Right at the moment the current hashrate is 723 Phash/s, so BitFury hashing at 200 Phash/s rate would get ~28% [1] of the newly generated bitcoin in average, i.e. 0.277 * 144 [block/day] * 25 [BTC/block] ~= 996 [BTC/day]. (Assumes that the difficulty approximately keeps up with the hashrate, which seems to be fine to me.) That translates to more than 400,000 USD per day if BitFury manages to sell them at the current price (highly unlikely) without disrupting the market (impossible at all), but yeah, that gives the rough order of magnitude.

[1] This also means that putting 650 Phash/s gigs into the network is not as profitable as it seems, since it will double (55%) the ratio while three times more expensive (if it linearly scales).
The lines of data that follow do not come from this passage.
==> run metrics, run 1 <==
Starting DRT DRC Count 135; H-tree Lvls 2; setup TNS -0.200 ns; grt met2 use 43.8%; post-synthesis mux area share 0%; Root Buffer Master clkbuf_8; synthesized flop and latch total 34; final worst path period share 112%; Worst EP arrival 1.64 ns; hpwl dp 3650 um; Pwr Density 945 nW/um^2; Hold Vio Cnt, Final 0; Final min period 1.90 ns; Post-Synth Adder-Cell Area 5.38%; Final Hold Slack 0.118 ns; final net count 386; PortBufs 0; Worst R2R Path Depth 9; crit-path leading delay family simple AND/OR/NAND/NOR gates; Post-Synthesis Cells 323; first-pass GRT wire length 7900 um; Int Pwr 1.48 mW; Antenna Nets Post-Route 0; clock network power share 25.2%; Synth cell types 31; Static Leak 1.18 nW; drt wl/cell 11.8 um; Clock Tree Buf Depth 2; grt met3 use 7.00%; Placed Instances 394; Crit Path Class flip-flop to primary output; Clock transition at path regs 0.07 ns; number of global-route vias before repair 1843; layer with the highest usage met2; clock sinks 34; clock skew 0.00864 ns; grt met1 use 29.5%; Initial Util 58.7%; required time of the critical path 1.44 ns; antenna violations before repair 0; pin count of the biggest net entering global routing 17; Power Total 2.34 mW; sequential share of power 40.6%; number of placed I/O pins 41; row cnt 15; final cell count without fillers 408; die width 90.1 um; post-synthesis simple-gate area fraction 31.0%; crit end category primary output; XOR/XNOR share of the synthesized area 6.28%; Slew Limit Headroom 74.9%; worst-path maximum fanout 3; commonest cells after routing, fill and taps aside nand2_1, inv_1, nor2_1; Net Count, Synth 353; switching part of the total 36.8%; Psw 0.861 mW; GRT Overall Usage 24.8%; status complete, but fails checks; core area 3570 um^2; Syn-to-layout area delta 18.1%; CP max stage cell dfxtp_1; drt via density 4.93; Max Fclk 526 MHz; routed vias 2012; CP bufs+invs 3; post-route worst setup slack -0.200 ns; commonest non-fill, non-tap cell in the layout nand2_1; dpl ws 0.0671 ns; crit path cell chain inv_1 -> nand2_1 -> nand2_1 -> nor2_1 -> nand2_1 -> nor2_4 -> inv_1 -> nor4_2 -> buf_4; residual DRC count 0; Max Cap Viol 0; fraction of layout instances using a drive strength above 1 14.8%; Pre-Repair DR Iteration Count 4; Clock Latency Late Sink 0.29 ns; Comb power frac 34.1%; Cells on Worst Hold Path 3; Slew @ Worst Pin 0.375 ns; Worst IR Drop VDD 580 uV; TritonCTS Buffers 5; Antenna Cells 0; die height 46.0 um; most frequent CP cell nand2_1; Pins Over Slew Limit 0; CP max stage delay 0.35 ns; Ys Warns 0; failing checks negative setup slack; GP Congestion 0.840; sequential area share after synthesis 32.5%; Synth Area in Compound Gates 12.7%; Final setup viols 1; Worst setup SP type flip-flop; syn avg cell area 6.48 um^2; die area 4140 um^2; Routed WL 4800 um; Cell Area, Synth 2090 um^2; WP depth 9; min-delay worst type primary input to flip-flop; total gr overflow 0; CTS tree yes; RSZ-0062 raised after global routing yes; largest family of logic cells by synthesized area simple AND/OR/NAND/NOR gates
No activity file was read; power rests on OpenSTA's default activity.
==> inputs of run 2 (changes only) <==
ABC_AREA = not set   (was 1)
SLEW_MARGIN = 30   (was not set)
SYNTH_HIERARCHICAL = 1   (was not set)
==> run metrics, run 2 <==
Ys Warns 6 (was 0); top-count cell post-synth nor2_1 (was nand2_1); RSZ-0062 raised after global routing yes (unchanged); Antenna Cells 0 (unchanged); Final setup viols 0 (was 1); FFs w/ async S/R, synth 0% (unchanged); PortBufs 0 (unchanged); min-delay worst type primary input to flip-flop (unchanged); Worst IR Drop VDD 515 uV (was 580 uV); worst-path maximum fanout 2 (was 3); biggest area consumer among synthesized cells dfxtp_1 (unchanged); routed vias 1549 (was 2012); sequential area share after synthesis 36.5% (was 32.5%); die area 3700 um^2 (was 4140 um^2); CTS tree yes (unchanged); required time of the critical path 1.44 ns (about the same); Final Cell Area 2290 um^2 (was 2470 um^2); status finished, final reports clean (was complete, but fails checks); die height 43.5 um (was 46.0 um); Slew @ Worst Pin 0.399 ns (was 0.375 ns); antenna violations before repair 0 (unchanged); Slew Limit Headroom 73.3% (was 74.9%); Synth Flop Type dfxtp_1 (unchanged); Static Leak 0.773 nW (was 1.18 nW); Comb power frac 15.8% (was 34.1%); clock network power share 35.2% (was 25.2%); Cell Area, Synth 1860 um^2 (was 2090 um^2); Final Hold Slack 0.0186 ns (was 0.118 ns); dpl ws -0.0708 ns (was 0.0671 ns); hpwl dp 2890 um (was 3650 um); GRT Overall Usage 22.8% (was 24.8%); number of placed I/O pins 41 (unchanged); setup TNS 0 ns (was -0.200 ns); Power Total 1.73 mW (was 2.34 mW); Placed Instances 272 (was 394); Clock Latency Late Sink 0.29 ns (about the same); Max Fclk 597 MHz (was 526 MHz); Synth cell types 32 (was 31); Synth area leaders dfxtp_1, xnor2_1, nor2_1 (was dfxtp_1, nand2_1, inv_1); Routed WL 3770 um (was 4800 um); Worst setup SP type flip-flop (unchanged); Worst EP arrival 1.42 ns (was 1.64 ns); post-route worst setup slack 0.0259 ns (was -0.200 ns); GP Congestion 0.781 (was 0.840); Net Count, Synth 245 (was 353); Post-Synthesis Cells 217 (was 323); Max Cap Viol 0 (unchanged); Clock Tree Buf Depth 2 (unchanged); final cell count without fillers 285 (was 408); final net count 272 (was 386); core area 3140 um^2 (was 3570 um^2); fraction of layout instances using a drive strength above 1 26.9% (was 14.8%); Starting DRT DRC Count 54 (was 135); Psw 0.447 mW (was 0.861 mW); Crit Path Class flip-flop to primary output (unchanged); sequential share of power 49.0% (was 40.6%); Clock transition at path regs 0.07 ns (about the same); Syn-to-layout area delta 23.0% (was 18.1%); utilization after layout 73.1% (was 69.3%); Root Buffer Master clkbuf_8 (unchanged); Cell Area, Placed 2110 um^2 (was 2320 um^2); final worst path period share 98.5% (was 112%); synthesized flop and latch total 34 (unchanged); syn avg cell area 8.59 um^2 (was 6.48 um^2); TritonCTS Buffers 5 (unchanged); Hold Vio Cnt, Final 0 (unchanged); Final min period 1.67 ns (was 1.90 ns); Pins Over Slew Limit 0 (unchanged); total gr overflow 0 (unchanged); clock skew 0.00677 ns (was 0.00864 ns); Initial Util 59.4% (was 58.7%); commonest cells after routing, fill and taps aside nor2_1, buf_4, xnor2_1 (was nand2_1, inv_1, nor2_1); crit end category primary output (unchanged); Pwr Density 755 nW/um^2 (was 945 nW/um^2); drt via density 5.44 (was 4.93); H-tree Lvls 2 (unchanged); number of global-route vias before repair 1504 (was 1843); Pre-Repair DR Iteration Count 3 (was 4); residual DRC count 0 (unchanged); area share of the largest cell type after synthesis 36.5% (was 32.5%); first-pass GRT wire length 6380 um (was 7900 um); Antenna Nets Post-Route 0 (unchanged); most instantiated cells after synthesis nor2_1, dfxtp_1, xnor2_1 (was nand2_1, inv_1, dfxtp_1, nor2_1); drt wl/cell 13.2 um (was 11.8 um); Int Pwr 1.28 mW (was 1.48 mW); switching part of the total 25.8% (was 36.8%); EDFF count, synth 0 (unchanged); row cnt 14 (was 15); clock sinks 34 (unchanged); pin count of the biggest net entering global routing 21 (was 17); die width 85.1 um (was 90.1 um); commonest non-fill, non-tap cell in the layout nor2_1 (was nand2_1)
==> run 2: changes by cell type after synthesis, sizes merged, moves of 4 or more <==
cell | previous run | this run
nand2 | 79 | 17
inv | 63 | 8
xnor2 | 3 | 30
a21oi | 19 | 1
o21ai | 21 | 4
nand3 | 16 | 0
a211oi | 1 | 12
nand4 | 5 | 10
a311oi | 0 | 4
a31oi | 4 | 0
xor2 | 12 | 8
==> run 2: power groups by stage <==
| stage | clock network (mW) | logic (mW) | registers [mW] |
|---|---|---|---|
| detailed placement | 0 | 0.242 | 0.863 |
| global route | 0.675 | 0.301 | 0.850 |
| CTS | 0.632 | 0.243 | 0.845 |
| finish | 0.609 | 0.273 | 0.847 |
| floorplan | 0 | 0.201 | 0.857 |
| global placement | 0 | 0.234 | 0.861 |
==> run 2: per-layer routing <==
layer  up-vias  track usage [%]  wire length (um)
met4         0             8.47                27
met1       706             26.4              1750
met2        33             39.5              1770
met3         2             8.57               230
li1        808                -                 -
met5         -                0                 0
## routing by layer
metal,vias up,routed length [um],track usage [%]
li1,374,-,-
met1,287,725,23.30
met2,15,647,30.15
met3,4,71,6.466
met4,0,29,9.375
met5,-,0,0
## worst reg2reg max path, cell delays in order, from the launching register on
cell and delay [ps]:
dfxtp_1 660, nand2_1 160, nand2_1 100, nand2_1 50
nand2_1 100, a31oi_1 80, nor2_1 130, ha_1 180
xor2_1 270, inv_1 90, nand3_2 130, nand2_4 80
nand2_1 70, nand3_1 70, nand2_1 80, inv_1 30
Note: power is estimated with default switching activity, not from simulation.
==> src/rtl/gate_bist_if.sv <==
// Bundle between the BIST sequencer and whoever owns the gate under test:
// run request, GUT output, test vector and run status.
interface gate_bist_if #(
  parameter int N_IN = 2
);
  logic            start;
  logic            dut_y;
  logic [N_IN-1:0] tv;
  logic            busy;
  logic            done;
  logic            pass;
  logic [N_IN:0]   fail_count;
  logic [N_IN-1:0] first_fail_vec;

  // master: host plus GUT (drives start, returns dut_y); slave: the sequencer
  modport master (
    output start, dut_y,
    input  tv, busy, done, pass, fail_count, first_fail_vec
  );
  modport slave (
    input  start, dut_y,
    output tv, busy, done, pass, fail_count, first_fail_vec
  );
endinterface
===== config.mk =====
export PLATFORM = sky130hd
export DESIGN_NAME = alu_sequencer
export DESIGN_NICKNAME = d
export VERILOG_FILES = /design/src/rtl/alu_pkg.sv /design/src/rtl/settle_timer.sv /design/src/rtl/alu_sequencer.sv
export SDC_FILE = /design/constraint.sdc
export NUM_CORES = 1
export LEC_CHECK = 0
export ABC_AREA = 1
export CAP_MARGIN = 20
export CORE_ASPECT_RATIO = 1.25
export CORE_MARGIN = 1
export CORE_UTILIZATION = 45
export DETAILED_ROUTE_END_ITERATION = 16
export GPL_TIMING_DRIVEN = 0
export PLACE_DENSITY = 0.88
export SYNTH_ARGS = -nofsm -noshare
export SYNTH_HDL_FRONTEND = slang
export SYNTH_HIERARCHICAL = 1
export SYNTH_SLANG_ARGS = --single-unit
export TNS_END_PERCENT = 30

===== constraint.sdc =====
create_clock -name clk -period 4.05 [get_ports clk]
set_clock_uncertainty 0.2 [all_clocks]
set_input_delay 0.81 -clock clk [delete_from_list [all_inputs] [get_ports clk]]
set_output_delay 0.81 -clock clk [all_outputs]
set_load 0.02 [all_outputs]
## src/rtl/pwm_multi_channel.sv

```systemverilog
// N-channel PWM generator with a shared prescaler and period counter,
// double-buffered per-channel duty, edge- or center-aligned counting.
module pwm_multi_channel #(
  parameter int NUM_CH  = 4,
  parameter int CNT_W   = 16,
  parameter int PRESC_W = 8,
  parameter int CH_W    = (NUM_CH > 1) ? $clog2(NUM_CH) : 1
) (
  input  logic               clk,
  input  logic               rst,
  input  logic               i_en,
  input  logic [PRESC_W-1:0] i_prescale,
  input  logic [CNT_W-1:0]   i_period,
  input  logic               i_mode,
  input  logic               i_wr_en,
  input  logic [CH_W-1:0]    i_wr_ch,
  input  logic [CNT_W-1:0]   i_wr_duty,
  input  logic [NUM_CH-1:0]  i_ch_en,
  input  logic [NUM_CH-1:0]  i_invert,
  output logic [NUM_CH-1:0]  o_pwm,
  output logic               o_period_tick,
  output logic [NUM_CH-1:0]  o_pending
);

  typedef enum logic {UP = 1'b0, DOWN = 1'b1} dir_t;

  logic [PRESC_W-1:0] psc;
  logic [CNT_W-1:0]   cnt;
  logic [CNT_W-1:0]   period_q;
  logic               mode_q;
  dir_t               dir;
  logic [CNT_W-1:0]   shadow [NUM_CH];
  logic [CNT_W-1:0]   active [NUM_CH];

  logic               tick;
  logic               bnd;
  logic [CNT_W-1:0]   cnt_nxt;
  dir_t               dir_nxt;
  logic [NUM_CH-1:0]  raw;
  logic               wr_ok;

  assign wr_ok = i_wr_en && (int'(i_wr_ch) < NUM_CH);

  // NOTE: every signal gets a default before any branch, so no path leaves
  // a variable unassigned and no latch is inferred.
  always_comb begin
    tick    = i_en && (psc == i_prescale);
    cnt_nxt = cnt;
    dir_nxt = dir;
    bnd     = 1'b0;
    if (tick) begin
      if (period_q == '0) begin
        cnt_nxt = '0;
        dir_nxt = UP;
        bnd     = 1'b1;
      end else if (!mode_q) begin
        if (cnt >= period_q) begin
          cnt_nxt = '0;
          bnd     = 1'b1;
        end else begin
          cnt_nxt = cnt + 1'b1;
        end
      end else if (dir == UP) begin
        if (cnt >= period_q) begin
          cnt_nxt = period_q - 1'b1;
          dir_nxt = DOWN;
        end else begin
          cnt_nxt = cnt + 1'b1;
        end
      end else if (cnt == '0) begin
        // Valley of a center-aligned period: turn around and mark the boundary.
        cnt_nxt = CNT_W'(1);
        dir_nxt = UP;
        bnd     = 1'b1;
      end else begin
        cnt_nxt = cnt - 1'b1;
      end
      if (bnd && (i_mode != mode_q)) begin
        cnt_nxt = '0;
        dir_nxt = UP;
      end
    end
  end

  always_comb begin
    for (int k = 0; k < NUM_CH; k++) begin
      raw[k] = i_ch_en[k] & (cnt < active[k]);
    end
  end

  // NOTE: state uses non-blocking assignments so every register samples the
  // pre-edge values; a later assignment in the same block overrides an earlier one.
  always_ff @(posedge clk) begin
    if (rst) begin
      psc           <= '0;
      cnt           <= '0;
      dir           <= UP;
      period_q      <= '0;
      mode_q        <= 1'b0;
      o_pending     <= '0;
      o_pwm         <= '0;
      o_period_tick <= 1'b0;
      // NOTE: the duty arrays are small register files, not RAM, so they are
      // reset explicitly to keep every channel at a known duty of zero.
      for (int k = 0; k < NUM_CH; k++) begin
        shadow[k] <= '0;
        active[k] <= '0;
      end
    end else if (!i_en) begin
      psc           <= '0;
      cnt           <= '0;
      dir           <= UP;
      period_q      <= i_period;
      mode_q        <= i_mode;
      o_pending     <= '0;
      o_pwm         <= i_invert;
      o_period_tick <= 1'b0;
      for (int k = 0; k < NUM_CH; k++) begin
        active[k] <= shadow[k];
      end
      if (wr_ok) shadow[i_wr_ch] <= i_wr_duty;
    end else begin
      psc           <= (psc >= i_prescale) ? '0 : psc + 1'b1;
      cnt           <= cnt_nxt;
      dir           <= dir_nxt;
      o_period_tick <= bnd;
      o_pwm         <= raw ^ i_invert;
      if (bnd) begin
        period_q  <= i_period;
        mode_q    <= i_mode;
        o_pending <= '0;
        for (int k = 0; k < NUM_CH; k++) begin
          active[k] <= shadow[k];
        end
      end
      // A write on a boundary cycle lands in the shadow and stays pending.
      if (wr_ok) begin
        shadow[i_wr_ch]    <= i_wr_duty;
        o_pending[i_wr_ch] <= 1'b1;
      end
    end
  end

endmodule
```

## config.mk

```make
export PLATFORM = sky130hd
export DESIGN_NAME = pwm_multi_channel
export DESIGN_NICKNAME = d
export VERILOG_FILES = /design/src/rtl/pwm_multi_channel.sv
export SDC_FILE = /design/constraint.sdc
export NUM_CORES = 1
export LEC_CHECK = 0
export CELL_PAD_IN_SITES_DETAIL_PLACEMENT = 1
export CELL_PAD_IN_SITES_GLOBAL_PLACEMENT = 1
export CORE_MARGIN = 10
export CORE_UTILIZATION = 50
export DETAILED_ROUTE_END_ITERATION = 12
export GPL_TIMING_DRIVEN = 0
export PLACE_DENSITY_LB_ADDON = 0.1
export SYNTH_ARGS = -nofsm -noshare
export SYNTH_HDL_FRONTEND = slang
export SYNTH_SLANG_ARGS = --single-unit
export TNS_END_PERCENT = 50
```

## constraint.sdc

```tcl
create_clock -name clk -period 12 [get_ports clk]
set_clock_uncertainty 0.15 [all_clocks]
set_input_delay 2.4 -clock clk [delete_from_list [all_inputs] [get_ports clk]]
set_output_delay 2.4 -clock clk [all_outputs]
set_load 0.01 [all_outputs]
```

==> reports/qor.csv <==
metric,value,unit
core_area,19650,um^2
leakagePower,4.976,nW
synthSimpleGateAreaFrac,18.29,%
avgSynthCellArea,10.14,um^2
placed_cell_area,11080,um^2
max_cap_viol_count,0,
worst_ep_required_time,12.23,ns
power_density,125.3,nW/um^2
synth_nets,1138,
power.total,1.465,mW
cts_hold_buf,0,
grt_pass1_vias,8470,
dieArea,26200,um^2
dp_slack,6.557,ns
post_cts_buffers,0,
met2_length,15.17,mm
cp_cell_sequence,"clkdlybuf4s50_1, clkbuf_1, nand2b_1, nor2_1, clkbuf_1, nand2_1, a21boi_0, a31oi_1",
wl_per_cell,22.18,um
postLayoutCellArea,11690,um^2
die_width,161.9,um
rsz0062_at_grt,false,
final_cell_mix,"edfxtp_1 (128), inv_1 (108), nor2_1 (101)",
cts_tree,built,
hold_start,o_pending[1]$_SDFF_PP0_,
cts.sinks,179,
gp_congestion,0.9113,
numCtsBuffers,17,
wl_met3,1.835,mm
pin_count,64,
p_comb_share,10.6,%
holdPathStages,2,
clk_pin_slew,0.07,ns
synth_top_family_by_area,simple AND/OR/NAND/NOR gates,
ctsResizeCount,0,
post-route-min-period,5.089,ns
ir_drop,0.1356,mV
ys_types,63,
pwr-share-seq,49.0,%
final_antenna_net_count,0,
final_util,59.50,%
synth_ff_type,edfxtp_1,
fin_tns_setup,0,ns
critPathArrivalTime,5.32,ns
cpPeakStageDelay,0.57,ns
track_usage,23.37,%
routed_via_density,5.740,
rr_startpoint,cnt[0]$_SDFFE_PP0P_,
relSlewSlack,33.11,%
synth_async_sr_flop_share,0,%
antenna_found_initial,1,
power.switching,382.8,uW
synth_compound_area_share,11.37,%
finalNetCount,1223,
met1_length,12.30,mm
hold_viol_final,0,
post-route-period-util,42.41,%
rr_worst_depth,11,
crit_path_max_fanout,10,
r2r_slack,7.68,ns
num_vias,7784,
ys_seq_elements,179,
synth_cells,993,
ys_warn_count,0,
worstReg2RegEnd,active[2][10]$_DFFE_PP_,
synth_edf_count,128,
io_buffers,63,
row_count,51,
area_delta_synth_final,16.19,%
drv_slew,0,
die_h,161.9,um
worstHoldEndpoint,o_pending[1]$_SDFF_PP0_,
clkPwrFrac,40.5,%
worst_path_max_delay_cell,nor2_1,
synthMuxAreaShare,1.989,%
grt_overflow,0,
route.detailed.drc,0,
syn-cell-area,10060,um^2
status,finished clean,
root_buffer,clkbuf_16,
cp_num_buf_inv,3,
layout-drive-gt1-share,5.866,%
dr.pass1.iters,5,
cts_buffer_depth,2,
min_path_type,reg2reg,
clk_latency,0.45,ns
cpLargestDelayFamily,buffers and inverters,
routed_wl,30.08,mm
grt_first_pass_wirelength,47.17,mm
synthXorXnorAreaFrac,2.524,%
postLayoutSetupSlackWorst,6.911,ns
initial_core_util,51.21,%
internal_power,1.082,mW
top_layer,met4,
p_sw_share,26.13,%
fmax,0.1965,GHz
layout_commonest_cell,edfxtp_1,
final-setup-viol-count,0,
dr.first_iter.drc_count,507,
crit_path_end_kind,flip-flop,
htreeDepth,4,
cpMostUsedCell,clkbuf_1,
diodes,0,
crit_type,in2reg,
critPathLaunchType,primary input,
grt_start_max_net_pins,30,
yosysSeqAreaShare,48.33,%
worstMarginPinSlew,1.003,ns
synth-adder-area-share,11.19,%
dp_hpwl,21.72,mm
-- worst register-to-register path: cells and delay by family, from the launching register on --
| kind | cells | cell delay [ns] |
|---|---|---|
| AOI/OAI and AO/OA | 5 | 1.78 |
| buffers and inverters | 4 | 1.33 |
| DFF | 1 | 0.38 |
| adders and majority gates | 1 | 0.34 |
| and+or+nand+nor | 1 | 0.05 |
-- metal layers --
| layer | up-vias | global-route usage [%] |
|---|---|---|
| li1 | 3679 | - |
| met4 | 0 | 8.354 |
| met1 | 3806 | 27.40 |
| met3 | 54 | 4.904 |
| met2 | 245 | 41.24 |
| met5 | - | 0 |
-- cell usage after synthesis (23+ instances only) --
master / number / area share (%)
a21o_1: 23 / 1.7
a21oi_1: 41 / 2.0
and2_1: 66 / 4.1
clkbuf_1: 30 / 1.1
dfxtp_1: 51 / 10
edfxtp_1: 128 / 38
ha_1: 90 / 11
inv_1: 108 / 4.0
nand2_1: 50 / 1.9
nand3_1: 29 / 1.4
nand4_1: 23 / 1.4
nor2_1: 101 / 3.8
o21ai_0: 43 / 2.1
-- worst max-delay path by stage --
stage	end	slack, ns	cells past startpoint	from
4_1_cts	cnt[0]$_SDFFE_PP0P_	7.00	8	rst
3_3_place_gp	active[0][14]$_DFFE_PP_	3.94	7	i_prescale[7]
2_1_floorplan	active[0][0]$_DFFE_PP_	5.77	6	i_prescale[7]
6_report	cnt[0]$_SDFFE_PP0P_	6.91	8	rst
3_5_place_dp	cnt[0]$_SDFFE_PP0P_	6.56	8	rst
5_1_grt	active[0][15]$_DFFE_PP_	6.78	12	i_prescale[5]
-- flip-flops by register name (all words and copies together), names as in the netlist, 4 cells and up --
name,count
cnt,16
o_pending,4
period_q,16
shadow,64
o_pwm,4
active,64
psc,8
-- power groups by stage --
stage	clock network (mW)	logic [mW]	registers [mW]
finish	0.593	0.155	0.717
global route	0.622	0.172	0.721
CTS	0.597	0.156	0.717
detailed placement	0	0.152	0.730
global placement	0	0.143	0.728
floorplan	0	0.0901	0.725
-- area by class of cell --
cell class	instances	area [um^2]
sequential	179	4865
clock buffer	17	425.4
multi-input combinational	664	4581
inverter	108	405.4
fill	2218	7960
buffer	42	229.0
timing repair buffer	66	673.1
clock inverter	15	183.9
tap	265	331.6
-- cell families (layout without fill, tap and decap cells) --
logic type | after synthesis | count (layout)
simple gates | 351 | 351
flops | 179 | 179
compound gates | 174 | 174
buf+inv | 150 | 248
fa+ha+maj | 90 | 90
xor+xnor | 29 | 29
mux | 20 | 20
-- stage by stage --
| step | hold WS (ns) | cells |
|---|---|---|
| floorplan | 0.2989 | 993 |
| global placement | 0.3157 | 1321 |
| detailed placement | 0.3209 | 1324 |
| CTS | 0.3312 | 1356 |
| global route | 0.3607 | 1356 |
| finish | 0.3285 | 1356 |
Note: power is estimated with default switching activity, not from simulation.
Since the amount of Bitcoins introduced into world daily is near constant (except for the scheduled halving of the rewards every few years), SOMEBODY is selling most of the freshly mined coins without disrupting the market.

It doesn't really matter how high the difficulty is or who the miner is the coins are mined and most of them sold.

There might be a small fraction of coins which are still mined in pools using outdated miners and those people don't bother selling them coins(fractions of coins that is).

It has been accepted wisdom that most mining operations sell most/all of their mined coins.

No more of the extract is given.